If the clutch were to completely lock on the hit they'd sit there smoking the tyre and not going anywhere :hugegrin: It would be interesting to know how much stick those belts could actually take though, I'd imagine there's massive loads throughout the 1/4 mile and on full clutch lockup over the line with those huge sticky slicks. Awesome bits of kit ridden by true lunatics!
 
The clutch on a top-fuel or supertwin drag bike is pre-set to come in gradually after the hit of the throttle off the line. They have no gearbox as such, the clutch and fuel/timing systems control the power delivery gradually throughout the run.

My point exactly, not dumping the clutch at 1000hp! and what is the life of a belt? I know the top fuel drag race cars have some components life measured in seconds!

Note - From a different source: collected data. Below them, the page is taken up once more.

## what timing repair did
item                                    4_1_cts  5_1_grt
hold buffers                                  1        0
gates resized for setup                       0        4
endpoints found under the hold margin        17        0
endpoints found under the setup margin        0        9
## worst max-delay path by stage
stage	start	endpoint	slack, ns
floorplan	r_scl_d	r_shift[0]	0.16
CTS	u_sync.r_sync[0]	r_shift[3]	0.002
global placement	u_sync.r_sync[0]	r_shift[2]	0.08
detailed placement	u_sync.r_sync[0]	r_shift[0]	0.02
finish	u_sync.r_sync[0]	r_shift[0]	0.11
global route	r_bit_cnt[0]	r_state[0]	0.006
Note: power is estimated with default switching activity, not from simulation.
### src/rtl/data_memory_pkg.sv
// rtl/data_memory_pkg.sv - shared types, defaults and init pattern for the data memory
// FSM state type, CPU-level default geometry and the power-up test pattern.
package data_memory_pkg;

  localparam int DMEM_DATA_W    = 8;
  localparam int DMEM_ADDR_W    = 8;
  localparam int DMEM_DEPTH     = 256;
  localparam int DMEM_INIT_HALF = 16;

  typedef enum logic {
    ST_INIT  = 1'b0,
    ST_READY = 1'b1
  } dmem_state_e;

  // Lower half counts up from 0, upper half counts down from -1, the rest is 0.
  function automatic logic [63:0] init_word(input int unsigned index,
                                            input int unsigned half,
                                            input int unsigned dw);
    logic [63:0] w;
    logic [63:0] mask;
    if (index < half) begin
      w = 64'(index);
    end else if (index < 2 * half) begin
      w = 64'd0 - 64'(index - half + 1);
    end else begin
      w = '0;
    end
    mask = (dw >= 64) ? '1 : ((64'd1 << dw) - 64'd1);
    return w & mask;
  endfunction

endpackage

### src/rtl/data_memory_array.sv
// rtl/data_memory_array.sv - word storage with one write port and a registered read port
// Reads return the pre-write contents when both ports hit the same word on one edge.
module data_memory_array #(
  parameter int DATA_W = 8,
  parameter int DEPTH  = 256,
  parameter int IDX_W  = 8
) (
  input  logic              clk,
  input  logic              we,
  input  logic [IDX_W-1:0]  waddr,
  input  logic [DATA_W-1:0] wdata,
  input  logic              re,
  input  logic [IDX_W-1:0]  raddr,
  output logic [DATA_W-1:0] rdata
);

  logic [DATA_W-1:0] mem [DEPTH];
  logic [DATA_W-1:0] rdata_q;

  always_ff @(posedge clk) begin
    if (we) begin
      mem[waddr] <= wdata;
    end
    if (re) begin
      rdata_q <= mem[raddr];
    end
  end

  assign rdata = rdata_q;

endmodule
## src/rtl/ct_spsram_1024x32_ctrl.sv

```systemverilog
// Two-requester round-robin sequencer for the single-port 1024x32 SRAM wrapper.
// Define CT_SPSRAM_CTRL_INIT_EN to zero-fill (INIT_VALUE) the array after every reset.
module ct_spsram_1024x32_ctrl #(
  parameter int ADDR_WIDTH = 10,
  parameter int DATA_WIDTH = 32,
  parameter logic [DATA_WIDTH-1:0] INIT_VALUE = '0
) (
  input  logic                    CLK,
  input  logic                    RST,
  input  logic                    p0_req,
  input  logic                    p0_wr,
  input  logic [ADDR_WIDTH-1:0]   p0_addr,
  input  logic [DATA_WIDTH-1:0]   p0_wdata,
  input  logic [DATA_WIDTH/8-1:0] p0_wbe,
  input  logic                    p1_req,
  input  logic                    p1_wr,
  input  logic [ADDR_WIDTH-1:0]   p1_addr,
  input  logic [DATA_WIDTH-1:0]   p1_wdata,
  input  logic [DATA_WIDTH/8-1:0] p1_wbe,
  output logic                    p0_gnt,
  output logic                    p1_gnt,
  output logic                    p0_rvld,
  output logic                    p1_rvld,
  output logic [DATA_WIDTH-1:0]   rdata,
  output logic                    init_done,
  output logic [ADDR_WIDTH-1:0]   A,
  output logic                    CEN,
  output logic                    GWEN,
  output logic [DATA_WIDTH-1:0]   D,
  output logic [DATA_WIDTH-1:0]   WEN,
  input  logic [DATA_WIDTH-1:0]   Q
);

  localparam int BE_WIDTH = DATA_WIDTH / 8;

  typedef enum logic {ST_INIT = 1'b0, ST_RUN = 1'b1} state_t;

  state_t                state_reg, state_next;
  logic                  rr_last_reg, rr_last_next;
  logic                  p0_rvld_reg, p1_rvld_reg;
  logic                  run_active;
  logic                  sel_wr;
  logic [BE_WIDTH-1:0]   sel_wbe;
  logic [DATA_WIDTH-1:0] byte_wen;
`ifdef CT_SPSRAM_CTRL_INIT_EN
  logic [ADDR_WIDTH-1:0] cnt_reg, cnt_next;
`endif

  // Grants are masked while RST is high so nothing issues in the reset cycle.
  assign run_active = (state_reg == ST_RUN) && !RST;
  assign p0_gnt     = run_active && p0_req && (!p1_req || rr_last_reg);
  assign p1_gnt     = run_active && p1_req && (!p0_req || !rr_last_reg);
  assign sel_wr     = p1_gnt ? p1_wr  : p0_wr;
  assign sel_wbe    = p1_gnt ? p1_wbe : p0_wbe;
  assign init_done  = run_active;
  assign p0_rvld    = p0_rvld_reg;
  assign p1_rvld    = p1_rvld_reg;
  assign rdata      = Q;

  genvar gi;
  generate
    for (gi = 0; gi < BE_WIDTH; gi++) begin : g_byte_wen
      assign byte_wen[8*gi +: 8] = {8{~sel_wbe[gi]}};
    end
  endgenerate

  always_comb begin
    state_next   = state_reg;
    rr_last_next = rr_last_reg;
    A            = p1_gnt ? p1_addr  : p0_addr;
    D            = p1_gnt ? p1_wdata : p0_wdata;
    CEN          = 1'b1;
    GWEN         = 1'b1;
    WEN          = '1;
`ifdef CT_SPSRAM_CTRL_INIT_EN
    cnt_next     = cnt_reg;
`endif
    if (p0_gnt || p1_gnt) begin
      CEN          = 1'b0;
      GWEN         = !sel_wr;
      WEN          = sel_wr ? byte_wen : '1;
      rr_last_next = p1_gnt;
    end
`ifdef CT_SPSRAM_CTRL_INIT_EN
    if (state_reg == ST_INIT) begin
      A        = cnt_reg;
      D        = INIT_VALUE;
      CEN      = 1'b0;
      GWEN     = 1'b0;
      WEN      = '0;
      cnt_next = cnt_reg + 1'b1;
      if (cnt_reg == '1) begin
        state_next = ST_RUN;
      end
    end
`else
    state_next = ST_RUN;
`endif
  end

  always_ff @(posedge CLK) begin
    if (RST) begin
`ifdef CT_SPSRAM_CTRL_INIT_EN
      state_reg <= ST_INIT;
      cnt_reg   <= '0;
`else
      state_reg <= ST_RUN;
`endif
      rr_last_reg <= 1'b1;
      p0_rvld_reg <= 1'b0;
      p1_rvld_reg <= 1'b0;
    end else begin
      state_reg   <= state_next;
`ifdef CT_SPSRAM_CTRL_INIT_EN
      cnt_reg     <= cnt_next;
`endif
      rr_last_reg <= rr_last_next;
      p0_rvld_reg <= p0_gnt && !p0_wr;
      p1_rvld_reg <= p1_gnt && !p1_wr;
    end
  end

endmodule

```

It's probably not worth doing this discussion to death, but without doing the full research I can't see a belt used in the way you describe ever being any good in a high performance or race boat situation, having seen the sort of kit that gets broken in offshore situations I wouldn't even try one in a boat if it was my money and I would try and talk a customer out of trying one as well!
 
My point exactly, not dumping the clutch at 1000hp! and what is the life of a belt? I know the top fuel drag race cars have some components life measured in seconds!

It's probably not worth doing this discussion to death, but without doing the full research I can't see a belt used in the way you describe ever being any good in a high performance or race boat situation, having seen the sort of kit that gets broken in offshore situations I wouldn't even try one in a boat if it was my money and I would try and talk a customer out of trying one as well!

Hi Cookee

A year ago I new nothing about building power boats and a little bit about engineering, but thanks to this for forum and the great wealth of knowledge and experience gathered over many years of racing by you guys, I have learned quite a bit a year down the line I now know a little bit about boats too, but I would have a long way to go before I would have the knowledge of you guys.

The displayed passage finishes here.